Pentagon Drops Second Tranche of UFO Files — Intelligence Officer "Virtually Speechless"
51 videos, 209 green orb sightings, and a helicopter encounter that defies explanation
On May 22, 2026, the U.S. Defense Department released its second batch of declassified UFO files under the Presidential Unsealing and Reporting System for UAP Encounters (PURSUE) — an initiative ordered by President Trump. This wasn't another drip-feed of grainy photos and redacted memos. This was 51 videos, first-hand testimony from a senior intelligence officer, and a 116-page file documenting 209 sightings of "green orbs," "discs," and "fireballs" near Sandia Base, New Mexico, spanning 1948 to 1950.
The first batch, released on May 8, received over a billion website hits.
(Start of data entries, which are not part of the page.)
==> config.mk <==
export PLATFORM = sky130hd
export DESIGN_NAME = uart_cmd_rx
export DESIGN_NICKNAME = d
export VERILOG_FILES = /design/src/rtl/uart_cmd_rx.sv
export SDC_FILE = /design/constraint.sdc
export NUM_CORES = 1
export LEC_CHECK = 0
export CORE_UTILIZATION = 50
export DETAILED_ROUTE_END_ITERATION = 8
export PLACE_DENSITY = 0.71
export SKIP_CTS_REPAIR_TIMING = 1
export SLEW_MARGIN = 20
export SYNTH_ARGS = -nofsm -noshare
export SYNTH_HDL_FRONTEND = slang
export SYNTH_SLANG_ARGS = --single-unit
==> constraint.sdc <==
create_clock -name clk -period 2.79 [get_ports clk]
set_input_delay 0.279 -clock clk [delete_from_list [all_inputs] [get_ports clk]]
set_output_delay 0.279 -clock clk [all_outputs]
set_load 0.1 [all_outputs]
==> src/rtl/uart_cmd_rx.sv <==
// Oversampling UART receiver that assembles CMD_BYTES characters into one {id, payload}
// command and presents it on a valid/ready interface, with frame/parity/overrun/timeout pulses.
module uart_cmd_rx #(
    parameter int unsigned CLKS_PER_BIT = 16,
    parameter int unsigned DATA_BITS    = 8,
    parameter int unsigned CMD_BYTES    = 5,
    parameter int unsigned ID_W         = 8,
    parameter int unsigned PAYLOAD_W    = 32,
    parameter int unsigned PARITY_EN    = 0,
    parameter int unsigned PARITY_ODD   = 0,
    parameter int unsigned GAP_TIMEOUT  = 1024
) (
    input  logic                 clk,
    input  logic                 rst_n,
    input  logic                 rx,
    output logic                 cmd_valid,
    input  logic                 cmd_ready,
    output logic [ID_W-1:0]      cmd_id,
    output logic [PAYLOAD_W-1:0] cmd_payload,
    output logic                 frame_err,
    output logic                 parity_err,
    output logic                 overrun,
    output logic                 timeout,
    output logic                 busy
);

    localparam int unsigned CMD_W = ID_W + PAYLOAD_W;
    localparam int unsigned CNT_W = $clog2(CLKS_PER_BIT);
    localparam int unsigned BIT_W = $clog2(DATA_BITS + 1);
    localparam int unsigned IDX_W = $clog2(CMD_BYTES + 1);
    localparam int unsigned GAP_W = $clog2(GAP_TIMEOUT + 1);

    localparam logic [CNT_W-1:0] HalfLast = CNT_W'(CLKS_PER_BIT / 2 - 1);
    localparam logic [CNT_W-1:0] BitLast  = CNT_W'(CLKS_PER_BIT - 1);
    localparam logic [BIT_W-1:0] DataLast = BIT_W'(DATA_BITS - 1);
    localparam logic [IDX_W-1:0] IdxLast  = IDX_W'(CMD_BYTES - 1);
    localparam logic [GAP_W-1:0] GapLast  = GAP_W'(GAP_TIMEOUT - 1);
    localparam logic             ParOdd   = (PARITY_ODD != 0);
    localparam logic             ParEn    = (PARITY_EN != 0);

    typedef enum logic [2:0] {StIdle, StStart, StData, StParity, StStop} state_e;

    state_e                 state_q, state_d;
    logic                   rx_meta_q, rs_q, rs_prev_q;
    logic [CNT_W-1:0]       clk_cnt_q, clk_cnt_d;
    logic [BIT_W-1:0]       bit_cnt_q, bit_cnt_d;
    logic [DATA_BITS-1:0]   char_q, char_d;
    logic                   bad_q, bad_d;
    logic [IDX_W-1:0]       idx_q, idx_d;
    logic [GAP_W-1:0]       gap_q, gap_d;
    logic [CMD_W-1:0]       buf_q, buf_d;
    logic                   valid_q, valid_d;
    logic [ID_W-1:0]        id_q, id_d;
    logic [PAYLOAD_W-1:0]   pay_q, pay_d;
    logic                   frame_err_q, frame_err_d, parity_err_q, parity_err_d;
    logic                   overrun_q, overrun_d, timeout_q, timeout_d;
    logic                   done;

    always_comb begin
        state_d      = state_q;
        clk_cnt_d    = clk_cnt_q;
        bit_cnt_d    = bit_cnt_q;
        char_d       = char_q;
        bad_d        = bad_q;
        idx_d        = idx_q;
        gap_d        = gap_q;
        buf_d        = buf_q;
        valid_d      = valid_q;
        id_d         = id_q;
        pay_d        = pay_q;
        frame_err_d  = 1'b0;
        parity_err_d = 1'b0;
        overrun_d    = 1'b0;
        timeout_d    = 1'b0;
        done         = 1'b0;

        unique case (state_q)
            StIdle: begin
                clk_cnt_d = '0;
                if (rs_prev_q && !rs_q) begin
                    state_d = StStart;
                    gap_d   = '0;
                end else if (idx_q != '0) begin
                    if (gap_q == GapLast) begin
                        timeout_d = 1'b1;
                        idx_d     = '0;
                        gap_d     = '0;
                    end else begin
                        gap_d = gap_q + GAP_W'(1);
                    end
                end else begin
                    gap_d = '0;
                end
            end
            StStart: begin
                if (clk_cnt_q == HalfLast) begin
                    clk_cnt_d = '0;
                    if (rs_q) begin
                        state_d = StIdle;
                    end else begin
                        state_d   = StData;
                        bit_cnt_d = '0;
                        bad_d     = 1'b0;
                    end
                end else begin
                    clk_cnt_d = clk_cnt_q + CNT_W'(1);
                end
            end
            StData: begin
                if (clk_cnt_q == BitLast) begin
                    clk_cnt_d = '0;
                    char_d    = {rs_q, char_q[DATA_BITS-1:1]};
                    bit_cnt_d = bit_cnt_q + BIT_W'(1);
                    if (bit_cnt_q == DataLast) state_d = ParEn ? StParity : StStop;
                end else begin
                    clk_cnt_d = clk_cnt_q + CNT_W'(1);
                end
            end
            StParity: begin
                if (clk_cnt_q == BitLast) begin
                    clk_cnt_d = '0;
                    state_d   = StStop;
                    if (rs_q != ((^char_q) ^ ParOdd)) begin
                        parity_err_d = 1'b1;
                        bad_d        = 1'b1;
                    end
                end else begin
                    clk_cnt_d = clk_cnt_q + CNT_W'(1);
                end
            end
            StStop: begin
                if (clk_cnt_q == BitLast) begin
                    clk_cnt_d = '0;
                    state_d   = StIdle;
                    if (!rs_q) begin
                        frame_err_d = 1'b1;
                        idx_d       = '0;
                    end else if (bad_q) begin
                        idx_d = '0;
                    end else begin
                        // Characters shift in from the top so the first lands in the low bits.
                        buf_d = {char_q, buf_q[CMD_W-1:DATA_BITS]};
                        if (idx_q == IdxLast) begin
                            idx_d = '0;
                            done  = 1'b1;
                        end else begin
                            idx_d = idx_q + IDX_W'(1);
                        end
                    end
                end else begin
                    clk_cnt_d = clk_cnt_q + CNT_W'(1);
                end
            end
            default: state_d = StIdle;
        endcase

        if (valid_q && cmd_ready) valid_d = 1'b0;
        if (done) begin
            if (valid_q && !cmd_ready) begin
                overrun_d = 1'b1;
            end else begin
                valid_d       = 1'b1;
                {id_d, pay_d} = buf_d;
            end
        end
    end

    always_ff @(posedge clk or negedge rst_n) begin
        if (!rst_n) begin
            rx_meta_q    <= 1'b1;
            rs_q         <= 1'b1;
            rs_prev_q    <= 1'b1;
            state_q      <= StIdle;
            clk_cnt_q    <= '0;
            bit_cnt_q    <= '0;
            char_q       <= '0;
            bad_q        <= 1'b0;
            idx_q        <= '0;
            gap_q        <= '0;
            buf_q        <= '0;
            valid_q      <= 1'b0;
            id_q         <= '0;
            pay_q        <= '0;
            frame_err_q  <= 1'b0;
            parity_err_q <= 1'b0;
            overrun_q    <= 1'b0;
            timeout_q    <= 1'b0;
        end else begin
            rx_meta_q    <= rx;
            rs_q         <= rx_meta_q;
            rs_prev_q    <= rs_q;
            state_q      <= state_d;
            clk_cnt_q    <= clk_cnt_d;
            bit_cnt_q    <= bit_cnt_d;
            char_q       <= char_d;
            bad_q        <= bad_d;
            idx_q        <= idx_d;
            gap_q        <= gap_d;
            buf_q        <= buf_d;
            valid_q      <= valid_d;
            id_q         <= id_d;
            pay_q        <= pay_d;
            frame_err_q  <= frame_err_d;
            parity_err_q <= parity_err_d;
            overrun_q    <= overrun_d;
            timeout_q    <= timeout_d;
        end
    end

    assign cmd_valid   = valid_q;
    assign cmd_id      = id_q;
    assign cmd_payload = pay_q;
    assign frame_err   = frame_err_q;
    assign parity_err  = parity_err_q;
    assign overrun     = overrun_q;
    assign timeout     = timeout_q;
    assign busy        = (state_q != StIdle) || (idx_q != '0);

endmodule

==> results.cfg <==
[outcome]
status = finished clean

[clock_tree]
cts.path.max_buffers = 2
clock_sinks = 122
numCtsBuffers = 17
cts-root-buf = clkbuf_8
insertion_delay_ps = 510
clkTransAtPathRegs_ps = 60
htreeDepth = 4
cts_tree = yes

[layout]
multi_input_area_mm2 = 0.00211
final_area_mm2 = 0.00644
stdcell_count = 610
nFillCells = 786
layout-drive-gt1-share_pct = 36.9
diodes = 0
final_util_pct = 62.7
nets = 471
synthToLayoutAreaGrowth_pct = 22.1
register_area_mm2 = 0.00306

[power]
ir_drop_v = 0.000310
pwr-share-clk_pct = 47.4
p_switching_w = 0.00116
swShare_pct = 25.7
p_leak_nw = 3.30
power.internal_w = 0.00336
combPwrFrac_pct = 11.2
powerDensity_mw_per_mm2 = 703
seqPwrFrac_pct = 41.4

[place]
port-buffer-count = 49
dp_hpwl_um = 6460
globalplace.congestion = 0.837
placed_cells = 578
dpl-instance-area_mm2 = 0.00584

[sta]
relSlewSlack_pct = 54.5
rsz0062_at_grt = no
hold_viol_final = 0
hold_slack_ps = 170
setup_viol = 0
fin_skew_ps = 9.92
fin_crit_sh_pct = 87.9
setup_tns_ps = 0
tightest_slew_ps = 680
fmax_mhz = 408
maxSlewViolCount = 0
min_period_ps = 2450

[global_route]
grt_max_degree = 50
globalRouteOverflowTotal = 0
first_global_vias = 3237
grt_pass1_wl_um = 16700
grt_antenna_before_repair = 0
grt_use_total_pct = 19.5

[synth]
ys_types = 45
synth_common_cells = dfrtp_1 (119), nand2_1 (50), mux2_4 (40)
synth.avg_cell_area_um2 = 13.2
yosysTopAreaCell = dfrtp_1
async_reset_ff_share_pct = 100
ys_seq_area_share_pct = 57.9
synth_ff_type = dfrtp_1
synth_cells = 399
synth_warnings = 0
syn-num-nets = 408
synth_area_leaders = dfrtp_1 (56%), mux2_4 (11%), mux2_2 (6.8%)
netlist_area_mm2 = 0.00528
synth-seq-cells = 122
synth_top_area_share_pct = 56.4
synth_edf_count = 0
synthMostInstantiatedCell = dfrtp_1

[die]
initial_utilization_pct = 51.3
die_w_um = 105
pin_count = 50
placementRows = 37
dieHeight_um = 105
coreArea_mm2 = 0.0103
die_area_mm2 = 0.0110

[min_path]
min_path_type = in2reg
min_from = rx

[job]
drv_cap = 0

[critical_path]
crit_type = reg2out
critPathArrivalTime_ps = 2170
crit_fanout = 15
r2r_slack_ps = 550
timing.rr.start = state_q[0]
end_kind = output port
start_kind = register
crit_required_ps = 2510
critPathLaunch = state_q[0]

[detailed_routing]
via_per_inst = 5.26
routed_wl_um = 9700
route.detailed.wl_per_inst_um = 15.9
vias = 3209
dr.pass1.iters = 4
drc = 0
initialDrtViolationCount = 121
drtAntennaViolNets = 0
critical path, stage by stage (launching register included):
cell	delay, ps
dfrtp_1	380
buf_4	180
or3_1	520
or2_2	350
buf_4	240
kinds of logic after synthesis:
group / Yosys count / synth area share, %
flip-flops: 122 / 57.9
AO/OA/AOI/OAI: 50 / 5.88
adder cells (fa/ha/maj): 5 / 1.19
AND/OR/NAND/NOR: 107 / 10.3
multiplexers: 86 / 21.1
buffers and inverters: 20 / 2.11
XOR/XNOR: 9 / 1.49
placed cells by master (no fill, tap or decap), types with 3 or more instances in the layout:
cell / instances
and3_1: 6
a21oi_1: 6
o21ai_0: 25
ha_1: 5
mux2_2: 32
buf_4: 55
inv_1: 3
clkbuf_16: 16
buf_12: 3
clkinvlp_4: 4
dfrtp_1: 119
mux2i_1: 5
nor3_1: 6
nor2_1: 12
clkinv_4: 4
mux2_4: 40
o31ai_1: 4
nand3_1: 9
bufinv_16: 3
a22o_1: 5
xnor2_1: 8
nand2b_1: 4
dfstp_2: 3
mux2_1: 9
nor2b_1: 3
nand2_1: 49
or2_2: 3
flip-flops by register name, indices dropped and copies added, names as in the netlist:
signal / flops
bad_q: 1
bit_cnt_q: 4
buf_q: 40
char_q: 8
clk_cnt_q: 4
cmd_id: 8
cmd_payload: 32
cmd_valid: 1
frame_err: 1
gap_q: 11
idx_q: 3
overrun: 1
parity_err: 1
rs_prev_q: 1
rs_q: 1
rx_meta_q: 1
state_q: 3
timeout: 1
cell type report:
| class | instances | area share, % |
|---|---|---|
| Clock buffer | 17 | 6.43 |
| Tap cell | 136 | 2.64 |
| Sequential cell | 122 | 47.5 |
| Inverter | 3 | 0.175 |
| Timing Repair Buffer | 61 | 7.81 |
| Multi-Input combinational cell | 257 | 32.8 |
| Clock inverter | 14 | 2.70 |
worst paths after layout:
kind	endpoint	depth (start not counted)
max	busy	4
max reg2reg	cmd_payload[25]	6
min reg2reg	rs_q	0
max in group asynchronous	rx_meta_q	3
min	rx_meta_q	1
min in group asynchronous	buf_q[4]	2
per-layer routing:
metal	GRT usage (%)	routed length [um]	vias up
met4	6.14	80	0
met5	0	0	-
met1	27.1	4650	1596
met3	5.05	319	10
met2	29.9	4650	59
li1	-	-	1544
power groups by stage:
stage / Sequential [W] / Clock, W / Combinational (W)
2_1_floorplan: 0.00189 / 0 / 0.000371
3_3_place_gp: 0.00190 / 0 / 0.000489
3_5_place_dp: 0.00191 / 0 / 0.000503
4_1_cts: 0.00188 / 0.00218 / 0.000505
5_1_grt: 0.00189 / 0.00228 / 0.000564
6_report: 0.00188 / 0.00215 / 0.000506
metrics by stage:
step	total power [W]	worst slack, ps
final	0.00453	338
after global routing	0.00473	247
after floorplan	0.00226	650
after global placement	0.00239	602
after detailed placement	0.00241	582
after CTS	0.00456	316
Power figures use the tool's default switching activity.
The second batch may be even more explosive.
Among the most compelling releases is 2022 footage showing multiple spherical objects moving in and out of the water near a military submarine — officially categorized as a UAP by the Defense Department. The footage captures what researchers call USOs (Unidentified Submerged Objects): objects transitioning seamlessly between air and water, behaviour no known human technology can replicate.
But it is the intelligence officer's testimony that pushes this beyond bureaucratic transparency into genuinely unsettling territory. While investigating UFO sightings in late 2025, the officer and his helicopter crew observed "countless orange orbs swarming in all directions against the backdrop of the mountain." Then two large, oval-shaped, orange orbs with white or yellow centers appeared close to their helicopter — stationary, just above the rotor disk, emitting light in all directions.
The officer's assessment? "We were virtually speechless."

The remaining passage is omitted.